Comunque, lasciamo perdere quello che è davvero un aspetto molto sordido della faccenda e torniamo al problema del controllo popolare in materia di arte, e con ciò mi riferisco all’opinione pubblica che detta all’artista quale forma debba usare, il modo di usarla e il materiale con cui lavorare. Ho puntualizzato che le arti che meglio si sono sottratte a questo controllo in Inghilterra sono quelle in cui il pubblico non ha mostrato interesse. Tuttavia è interessato al teatro e, dal momento che un certo progresso c’è stato a teatro negli ultimi dieci o quindici anni, è importante sottolineare come questo progresso sia interamente dovuto a pochi singoli artisti, i quali si sono rifiutati di accettare la popolare mancanza di gusto e di considerare l’arte semplicemente una questione di domanda e di offerta. Con la sua meravigliosa e vivida personalità, con uno stile che contiene davvero un reale elemento cromatico, con il suo straordinario potere, non solo sul mero piano imitativo, ma sulla creazione immaginativa e intellettuale, Mr. Irving, se avesse avuto come solo scopo quello di dare al pubblico ciò che questo desiderava, avrebbe potuto realizzare le più banali commedie nella maniera più banale, e riscuotere tanto successo e tanto denaro quanto un uomo possa desiderarne. Ma il suo scopo non era questo. Il suo scopo era quello di realizzare la propria perfezione come artista, in certe condizioni e con certe forme di arte. All’inizio lui si rivolse ai pochi: adesso ha educato i molti. Ha creato nel pubblico sia gusto che temperamento. Il pubblico apprezza immensamente il suo successo artistico. Spesso io mi chiedo, comunque, se il pubblico capisca che quel successo è interamente dovuto al fatto che egli non ha accettato gli standard del pubblico, ma ha realizzato i propri. Con gli standard del pubblico il teatro Lyceum sarebbe stata una cabina di seconda classe, come lo sono attualmente alcuni dei teatri popolari di Londra. Che lo capisca o no, rimane comunque il fatto che nel pubblico sono stati creati, in una certa misura, gusto e temperamento, e che il pubblico è capace di sviluppare queste qualità. Il problema allora è: perché il pubblico non diventa più civilizzato? Ne ha la capacità. Cosa lo ferma?

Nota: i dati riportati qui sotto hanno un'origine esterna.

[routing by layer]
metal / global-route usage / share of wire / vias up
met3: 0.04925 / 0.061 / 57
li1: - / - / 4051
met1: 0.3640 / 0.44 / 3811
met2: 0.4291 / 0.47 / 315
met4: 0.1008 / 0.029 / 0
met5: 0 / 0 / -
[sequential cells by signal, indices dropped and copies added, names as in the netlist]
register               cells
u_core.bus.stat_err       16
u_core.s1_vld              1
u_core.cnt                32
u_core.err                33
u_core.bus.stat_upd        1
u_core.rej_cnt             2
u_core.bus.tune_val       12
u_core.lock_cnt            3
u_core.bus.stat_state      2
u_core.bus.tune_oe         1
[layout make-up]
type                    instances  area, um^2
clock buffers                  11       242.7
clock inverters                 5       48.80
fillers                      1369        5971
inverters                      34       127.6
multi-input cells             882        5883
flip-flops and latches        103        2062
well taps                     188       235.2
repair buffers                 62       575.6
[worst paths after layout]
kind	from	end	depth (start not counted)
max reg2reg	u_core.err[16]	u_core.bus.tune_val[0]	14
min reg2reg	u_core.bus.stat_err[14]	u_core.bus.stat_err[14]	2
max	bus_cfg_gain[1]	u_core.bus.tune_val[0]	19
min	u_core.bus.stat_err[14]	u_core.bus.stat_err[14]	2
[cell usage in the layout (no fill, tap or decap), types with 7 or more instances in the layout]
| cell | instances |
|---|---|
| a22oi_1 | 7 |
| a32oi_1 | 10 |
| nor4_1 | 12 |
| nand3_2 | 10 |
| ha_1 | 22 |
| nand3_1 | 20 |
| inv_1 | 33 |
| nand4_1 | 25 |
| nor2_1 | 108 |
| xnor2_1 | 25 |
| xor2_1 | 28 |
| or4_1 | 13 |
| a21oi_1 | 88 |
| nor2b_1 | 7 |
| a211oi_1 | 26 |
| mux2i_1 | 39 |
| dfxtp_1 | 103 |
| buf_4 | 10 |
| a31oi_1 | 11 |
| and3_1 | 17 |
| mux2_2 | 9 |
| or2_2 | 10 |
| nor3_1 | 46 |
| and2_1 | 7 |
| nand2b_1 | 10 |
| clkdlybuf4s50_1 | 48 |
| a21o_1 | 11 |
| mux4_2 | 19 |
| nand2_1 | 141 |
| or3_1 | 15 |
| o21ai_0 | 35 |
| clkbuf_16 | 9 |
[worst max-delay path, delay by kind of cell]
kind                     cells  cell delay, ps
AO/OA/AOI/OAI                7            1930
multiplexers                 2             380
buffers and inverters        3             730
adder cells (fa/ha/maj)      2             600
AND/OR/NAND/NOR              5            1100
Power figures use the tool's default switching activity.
===== src/rtl/seg7_decode.sv =====
// Combinational BCD to 7-segment decoder.
//   digit_i : 4-bit value
//   seg_o   : active-low segments {g,f,e,d,c,b,a}; 10-15 decode to a dash
module seg7_decode
  import disp_pkg::*;
(
  input  digit_t digit_i,
  output seg_t   seg_o
);

  always_comb begin
    seg_o = SEG_DASH;
    unique case (digit_i)
      4'd0:    seg_o = 7'b1000000;
      4'd1:    seg_o = 7'b1111001;
      4'd2:    seg_o = 7'b0100100;
      4'd3:    seg_o = 7'b0110000;
      4'd4:    seg_o = 7'b0011001;
      4'd5:    seg_o = 7'b0010010;
      4'd6:    seg_o = 7'b0000010;
      4'd7:    seg_o = 7'b1111000;
      4'd8:    seg_o = 7'b0000000;
      4'd9:    seg_o = 7'b0010000;
      default: seg_o = SEG_DASH;
    endcase
  end

endmodule


===== src/rtl/digit_display_scan.sv =====
// Time-multiplexed scanner for a 4-digit common-anode 7-segment display.
// Parameters:
//   REFRESH_DIV  : clk cycles per digit slot (>= 2)
//   BLINK_FRAMES : full frames per blink half-period (>= 1)
// Ports:
//   clk, reset (synchronous, active-low)
//   A,B,C,D    : BCD digits, A leftmost; captured into shadow registers on load
//   dp_mask    : decimal-point enables, bit 3 = A .. bit 0 = D
//   blink_mask : per-digit blink request, same bit order
//   seg, dp, an: registered active-low segment, decimal point and digit enables
//   frame_done : one-cycle pulse after the last slot of each frame
// Build option: define DISP_BLINK_EN to build the blink counter/phase; without
// it blink_mask is ignored.
module digit_display_scan
  import disp_pkg::*;
#(
  parameter int unsigned REFRESH_DIV  = 50000,
  parameter int unsigned BLINK_FRAMES = 64
) (
  input  logic       clk,
  input  logic       reset,
  input  logic [3:0] A,
  input  logic [3:0] B,
  input  logic [3:0] C,
  input  logic [3:0] D,
  input  logic       load,
  input  logic [3:0] dp_mask,
  input  logic [3:0] blink_mask,
  output logic [6:0] seg,
  output logic       dp,
  output logic [3:0] an,
  output logic       frame_done
);

  localparam int CNT_W = $clog2(REFRESH_DIV);
  localparam logic [CNT_W-1:0] CNT_LAST = CNT_W'(REFRESH_DIV - 1);

  logic [CNT_W-1:0] cnt_q, cnt_d;
  logic [1:0]       idx_q, idx_d;
  digit_t [3:0]     shadow_q, shadow_d;
  seg_t             seg_q, seg_d;
  logic             dp_q, dp_d;
  logic [3:0]       an_q, an_d;
  logic             fd_q, fd_d;

  logic       tick;
  logic       frame_wrap;
  logic       blink_off;
  logic [1:0] mask_bit;
  seg_t       dec_seg;

  assign tick       = (cnt_q == CNT_LAST);
  assign frame_wrap = tick & (idx_q == 2'd3);
  // Masks are ordered A at bit 3, so digit k maps to bit 3-k == ~k.
  assign mask_bit   = ~idx_q;

  seg7_decode u_dec (
    .digit_i (shadow_q[idx_q]),
    .seg_o   (dec_seg)
  );

`ifdef DISP_BLINK_EN
  localparam int BLK_W = $clog2(BLINK_FRAMES + 1);
  localparam logic [BLK_W-1:0] BLK_LAST = BLK_W'(BLINK_FRAMES - 1);

  logic [BLK_W-1:0] bcnt_q, bcnt_d;
  logic             phase_q, phase_d;

  always_comb begin
    bcnt_d  = bcnt_q;
    phase_d = phase_q;
    if (frame_wrap) begin
      if (bcnt_q == BLK_LAST) begin
        bcnt_d  = '0;
        phase_d = ~phase_q;
      end else begin
        bcnt_d = bcnt_q + BLK_W'(1);
      end
    end
  end

  always_ff @(posedge clk) begin
    if (!reset) begin
      bcnt_q  <= '0;
      phase_q <= 1'b0;
    end else begin
      bcnt_q  <= bcnt_d;
      phase_q <= phase_d;
    end
  end

  assign blink_off = phase_q & blink_mask[mask_bit];
`else
  logic unused_blink;
  assign unused_blink = ^blink_mask;
  assign blink_off    = 1'b0;
`endif

  always_comb begin
    cnt_d    = tick ? '0 : cnt_q + CNT_W'(1);
    idx_d    = tick ? idx_q + 2'd1 : idx_q;
    shadow_d = load ? {D, C, B, A} : shadow_q;
    fd_d     = frame_wrap;
    // The tick edge drives one all-dark cycle so the old digit's segments
    // never flash on the newly selected anode.
    if (tick || blink_off) begin
      an_d  = AN_OFF;
      seg_d = SEG_OFF;
      dp_d  = 1'b1;
    end else begin
      an_d  = ANODE_TBL[idx_q];
      seg_d = dec_seg;
      dp_d  = ~dp_mask[mask_bit];
    end
  end

  always_ff @(posedge clk) begin
    if (!reset) begin
      cnt_q    <= '0;
      idx_q    <= '0;
      shadow_q <= '0;
      seg_q    <= SEG_OFF;
      dp_q     <= 1'b1;
      an_q     <= AN_OFF;
      fd_q     <= 1'b0;
    end else begin
      cnt_q    <= cnt_d;
      idx_q    <= idx_d;
      shadow_q <= shadow_d;
      seg_q    <= seg_d;
      dp_q     <= dp_d;
      an_q     <= an_d;
      fd_q     <= fd_d;
    end
  end

  assign seg        = seg_q;
  assign dp         = dp_q;
  assign an         = an_q;
  assign frame_done = fd_q;

endmodule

La cosa che lo ferma, occorre ripeterlo, è il desiderio di esercitare la propria autorità sugli artisti e sulle opere d’arte. In certi teatri, come il Lyceum e lo Haymarket, il pubblico sembra andare con lo stato d’animo adatto. In entrambi i teatri ci sono stati singoli artisti che sono riusciti a creare nel pubblico – e ogni teatro di Londra ha il proprio pubblico – il temperamento al quale l’arte fa appello. E qual è questo temperamento? È il temperamento ricettivo. Questo è tutto.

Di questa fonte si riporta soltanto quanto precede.